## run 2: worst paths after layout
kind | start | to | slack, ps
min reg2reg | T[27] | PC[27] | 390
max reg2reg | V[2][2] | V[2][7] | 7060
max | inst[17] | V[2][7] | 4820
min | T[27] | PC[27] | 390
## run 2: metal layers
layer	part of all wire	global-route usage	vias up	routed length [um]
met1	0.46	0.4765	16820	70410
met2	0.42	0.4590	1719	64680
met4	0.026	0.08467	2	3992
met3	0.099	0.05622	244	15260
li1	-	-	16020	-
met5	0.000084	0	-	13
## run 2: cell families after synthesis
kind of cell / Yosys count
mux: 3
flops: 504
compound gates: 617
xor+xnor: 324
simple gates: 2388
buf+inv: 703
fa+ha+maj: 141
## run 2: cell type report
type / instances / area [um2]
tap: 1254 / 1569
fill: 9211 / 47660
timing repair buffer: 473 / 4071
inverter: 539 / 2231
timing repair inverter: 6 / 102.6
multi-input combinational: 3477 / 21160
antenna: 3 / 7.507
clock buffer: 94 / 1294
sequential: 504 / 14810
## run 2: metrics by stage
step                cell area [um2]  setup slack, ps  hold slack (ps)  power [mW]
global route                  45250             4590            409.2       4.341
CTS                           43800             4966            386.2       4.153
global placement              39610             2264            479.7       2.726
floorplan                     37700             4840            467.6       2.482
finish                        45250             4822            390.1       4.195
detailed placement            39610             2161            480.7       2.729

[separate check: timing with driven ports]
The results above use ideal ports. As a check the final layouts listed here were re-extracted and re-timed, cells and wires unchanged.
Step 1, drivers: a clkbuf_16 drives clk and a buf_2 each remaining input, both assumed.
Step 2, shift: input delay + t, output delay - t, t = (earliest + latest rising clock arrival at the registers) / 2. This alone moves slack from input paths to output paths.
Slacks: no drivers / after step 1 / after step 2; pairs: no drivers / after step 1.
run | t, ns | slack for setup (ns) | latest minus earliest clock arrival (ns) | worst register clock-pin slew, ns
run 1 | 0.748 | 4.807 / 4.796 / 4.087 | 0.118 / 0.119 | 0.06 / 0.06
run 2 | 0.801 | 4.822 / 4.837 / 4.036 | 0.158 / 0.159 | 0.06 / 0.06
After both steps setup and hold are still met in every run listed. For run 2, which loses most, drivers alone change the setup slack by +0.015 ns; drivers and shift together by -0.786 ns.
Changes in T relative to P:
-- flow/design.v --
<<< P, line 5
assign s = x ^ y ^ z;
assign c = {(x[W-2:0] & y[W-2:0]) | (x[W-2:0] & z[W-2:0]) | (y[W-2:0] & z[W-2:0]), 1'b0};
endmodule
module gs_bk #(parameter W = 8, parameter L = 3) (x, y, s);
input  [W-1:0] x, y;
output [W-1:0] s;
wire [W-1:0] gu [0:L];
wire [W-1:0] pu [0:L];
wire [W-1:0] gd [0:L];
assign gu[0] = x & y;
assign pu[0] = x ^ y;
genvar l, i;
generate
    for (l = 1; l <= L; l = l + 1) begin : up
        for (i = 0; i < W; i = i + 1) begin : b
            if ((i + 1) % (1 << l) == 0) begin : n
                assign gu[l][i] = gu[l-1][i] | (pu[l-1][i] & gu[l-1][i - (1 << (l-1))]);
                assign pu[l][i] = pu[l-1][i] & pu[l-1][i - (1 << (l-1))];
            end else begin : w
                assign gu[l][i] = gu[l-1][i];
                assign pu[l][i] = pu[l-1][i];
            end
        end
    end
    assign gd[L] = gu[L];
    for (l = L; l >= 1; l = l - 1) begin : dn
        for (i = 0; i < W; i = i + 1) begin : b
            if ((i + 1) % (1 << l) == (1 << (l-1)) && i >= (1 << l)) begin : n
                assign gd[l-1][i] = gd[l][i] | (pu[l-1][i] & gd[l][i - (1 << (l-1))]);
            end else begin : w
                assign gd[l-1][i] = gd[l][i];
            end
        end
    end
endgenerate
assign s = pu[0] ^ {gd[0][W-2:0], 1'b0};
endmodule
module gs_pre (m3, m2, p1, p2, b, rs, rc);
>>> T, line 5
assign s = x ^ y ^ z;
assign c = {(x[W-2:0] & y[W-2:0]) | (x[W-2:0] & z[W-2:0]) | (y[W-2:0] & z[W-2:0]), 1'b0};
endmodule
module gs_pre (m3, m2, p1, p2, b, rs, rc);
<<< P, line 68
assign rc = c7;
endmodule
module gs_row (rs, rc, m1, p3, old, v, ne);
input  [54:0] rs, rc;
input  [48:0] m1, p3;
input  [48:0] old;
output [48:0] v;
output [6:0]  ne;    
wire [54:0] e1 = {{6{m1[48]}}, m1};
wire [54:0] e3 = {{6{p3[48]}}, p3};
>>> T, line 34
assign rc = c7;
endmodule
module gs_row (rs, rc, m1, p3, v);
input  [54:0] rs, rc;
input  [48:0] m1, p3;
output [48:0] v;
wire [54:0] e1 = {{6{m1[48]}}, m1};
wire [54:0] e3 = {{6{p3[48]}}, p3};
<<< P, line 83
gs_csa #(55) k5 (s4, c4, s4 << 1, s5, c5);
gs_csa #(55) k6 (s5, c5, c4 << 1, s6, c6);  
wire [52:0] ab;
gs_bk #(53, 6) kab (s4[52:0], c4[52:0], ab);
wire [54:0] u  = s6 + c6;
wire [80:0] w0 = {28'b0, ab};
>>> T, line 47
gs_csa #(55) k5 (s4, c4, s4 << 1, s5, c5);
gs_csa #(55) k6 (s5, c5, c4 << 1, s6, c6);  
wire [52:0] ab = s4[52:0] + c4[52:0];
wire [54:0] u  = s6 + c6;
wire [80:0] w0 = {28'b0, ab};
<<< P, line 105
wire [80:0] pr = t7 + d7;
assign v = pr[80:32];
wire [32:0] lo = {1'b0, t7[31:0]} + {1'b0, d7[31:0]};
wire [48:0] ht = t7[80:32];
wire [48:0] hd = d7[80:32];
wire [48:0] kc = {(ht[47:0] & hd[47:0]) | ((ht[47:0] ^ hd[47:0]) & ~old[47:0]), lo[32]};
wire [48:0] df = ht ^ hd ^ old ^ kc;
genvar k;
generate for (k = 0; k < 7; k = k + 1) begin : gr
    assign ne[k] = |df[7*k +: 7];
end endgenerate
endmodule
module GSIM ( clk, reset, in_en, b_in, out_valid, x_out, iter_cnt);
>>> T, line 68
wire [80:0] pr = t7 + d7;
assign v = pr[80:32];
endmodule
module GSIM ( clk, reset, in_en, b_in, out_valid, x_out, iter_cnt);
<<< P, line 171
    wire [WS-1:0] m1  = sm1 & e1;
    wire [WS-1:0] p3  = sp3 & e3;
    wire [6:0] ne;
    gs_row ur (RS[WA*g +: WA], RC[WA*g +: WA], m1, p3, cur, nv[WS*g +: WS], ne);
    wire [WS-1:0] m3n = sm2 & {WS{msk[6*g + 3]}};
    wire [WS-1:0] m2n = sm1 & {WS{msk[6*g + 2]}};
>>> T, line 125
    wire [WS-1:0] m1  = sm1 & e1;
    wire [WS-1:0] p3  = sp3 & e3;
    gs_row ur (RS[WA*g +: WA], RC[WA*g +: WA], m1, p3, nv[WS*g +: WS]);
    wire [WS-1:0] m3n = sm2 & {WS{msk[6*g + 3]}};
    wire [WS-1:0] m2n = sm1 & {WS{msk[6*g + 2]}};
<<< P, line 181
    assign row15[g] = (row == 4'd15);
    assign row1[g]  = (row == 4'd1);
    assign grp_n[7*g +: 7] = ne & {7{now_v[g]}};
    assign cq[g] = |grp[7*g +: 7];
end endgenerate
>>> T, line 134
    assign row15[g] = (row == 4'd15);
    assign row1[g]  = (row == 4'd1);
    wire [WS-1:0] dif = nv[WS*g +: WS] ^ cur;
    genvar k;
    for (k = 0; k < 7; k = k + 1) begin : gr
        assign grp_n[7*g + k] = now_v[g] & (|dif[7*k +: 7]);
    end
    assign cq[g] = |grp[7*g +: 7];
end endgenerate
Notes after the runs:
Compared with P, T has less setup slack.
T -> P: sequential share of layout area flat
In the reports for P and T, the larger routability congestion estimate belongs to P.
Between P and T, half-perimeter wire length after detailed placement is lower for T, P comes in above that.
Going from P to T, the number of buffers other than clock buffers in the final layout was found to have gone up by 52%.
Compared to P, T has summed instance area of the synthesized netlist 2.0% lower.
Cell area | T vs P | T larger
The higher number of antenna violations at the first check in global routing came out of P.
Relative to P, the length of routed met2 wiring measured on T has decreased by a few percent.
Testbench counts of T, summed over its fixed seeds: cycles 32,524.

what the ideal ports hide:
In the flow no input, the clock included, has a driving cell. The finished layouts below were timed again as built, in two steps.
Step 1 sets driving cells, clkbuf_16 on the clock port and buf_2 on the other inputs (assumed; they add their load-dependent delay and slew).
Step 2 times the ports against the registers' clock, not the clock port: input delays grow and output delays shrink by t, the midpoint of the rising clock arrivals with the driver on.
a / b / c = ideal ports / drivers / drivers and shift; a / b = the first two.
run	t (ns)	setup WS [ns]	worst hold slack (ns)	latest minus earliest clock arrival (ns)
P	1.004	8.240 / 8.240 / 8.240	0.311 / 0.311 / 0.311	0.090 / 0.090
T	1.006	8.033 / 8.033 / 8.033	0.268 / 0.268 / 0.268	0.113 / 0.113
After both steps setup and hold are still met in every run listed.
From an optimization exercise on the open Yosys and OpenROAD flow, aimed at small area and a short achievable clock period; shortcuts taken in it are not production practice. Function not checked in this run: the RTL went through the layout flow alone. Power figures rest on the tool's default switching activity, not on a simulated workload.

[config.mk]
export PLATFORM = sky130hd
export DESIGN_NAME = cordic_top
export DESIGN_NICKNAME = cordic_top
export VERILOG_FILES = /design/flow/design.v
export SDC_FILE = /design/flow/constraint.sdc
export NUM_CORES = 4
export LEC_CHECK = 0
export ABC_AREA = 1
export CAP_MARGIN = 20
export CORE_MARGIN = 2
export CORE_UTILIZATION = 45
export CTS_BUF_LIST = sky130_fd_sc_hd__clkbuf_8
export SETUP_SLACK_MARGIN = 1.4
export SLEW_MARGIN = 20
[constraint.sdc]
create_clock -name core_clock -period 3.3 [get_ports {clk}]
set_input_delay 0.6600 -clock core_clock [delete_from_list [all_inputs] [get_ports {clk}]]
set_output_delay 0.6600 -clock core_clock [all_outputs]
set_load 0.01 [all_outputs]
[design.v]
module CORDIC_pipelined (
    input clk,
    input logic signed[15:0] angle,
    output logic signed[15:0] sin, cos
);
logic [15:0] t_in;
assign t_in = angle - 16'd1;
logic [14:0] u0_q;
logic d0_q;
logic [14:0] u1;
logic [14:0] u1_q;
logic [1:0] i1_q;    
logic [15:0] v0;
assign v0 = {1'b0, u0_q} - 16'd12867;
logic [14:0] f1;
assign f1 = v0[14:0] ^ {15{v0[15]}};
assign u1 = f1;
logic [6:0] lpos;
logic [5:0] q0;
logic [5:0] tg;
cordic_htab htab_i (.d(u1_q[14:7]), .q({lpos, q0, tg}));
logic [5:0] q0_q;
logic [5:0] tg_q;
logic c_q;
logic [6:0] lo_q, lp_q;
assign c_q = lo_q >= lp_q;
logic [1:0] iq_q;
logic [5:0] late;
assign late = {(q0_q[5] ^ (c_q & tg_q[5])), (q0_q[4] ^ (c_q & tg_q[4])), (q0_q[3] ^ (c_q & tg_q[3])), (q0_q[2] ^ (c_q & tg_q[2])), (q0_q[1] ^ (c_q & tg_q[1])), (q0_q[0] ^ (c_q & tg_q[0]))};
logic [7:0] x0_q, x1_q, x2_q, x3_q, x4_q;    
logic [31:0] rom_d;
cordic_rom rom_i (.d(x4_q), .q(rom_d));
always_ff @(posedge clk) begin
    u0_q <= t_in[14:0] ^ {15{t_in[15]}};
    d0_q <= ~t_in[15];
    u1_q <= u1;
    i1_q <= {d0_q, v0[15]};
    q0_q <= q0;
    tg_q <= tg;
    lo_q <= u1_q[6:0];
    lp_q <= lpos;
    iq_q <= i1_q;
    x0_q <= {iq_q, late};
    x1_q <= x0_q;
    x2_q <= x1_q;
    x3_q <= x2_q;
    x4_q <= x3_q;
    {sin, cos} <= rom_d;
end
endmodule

————————

About this task -> Please go through the data and copy each line containing the word "other".

Response to this exercise ->
Going from P to T, the number of buffers other than clock buffers in the final layout was found to have gone up by 52%.
Step 1 sets driving cells, clkbuf_16 on the clock port and buf_2 on the other inputs (assumed; they add their load-dependent delay and slew).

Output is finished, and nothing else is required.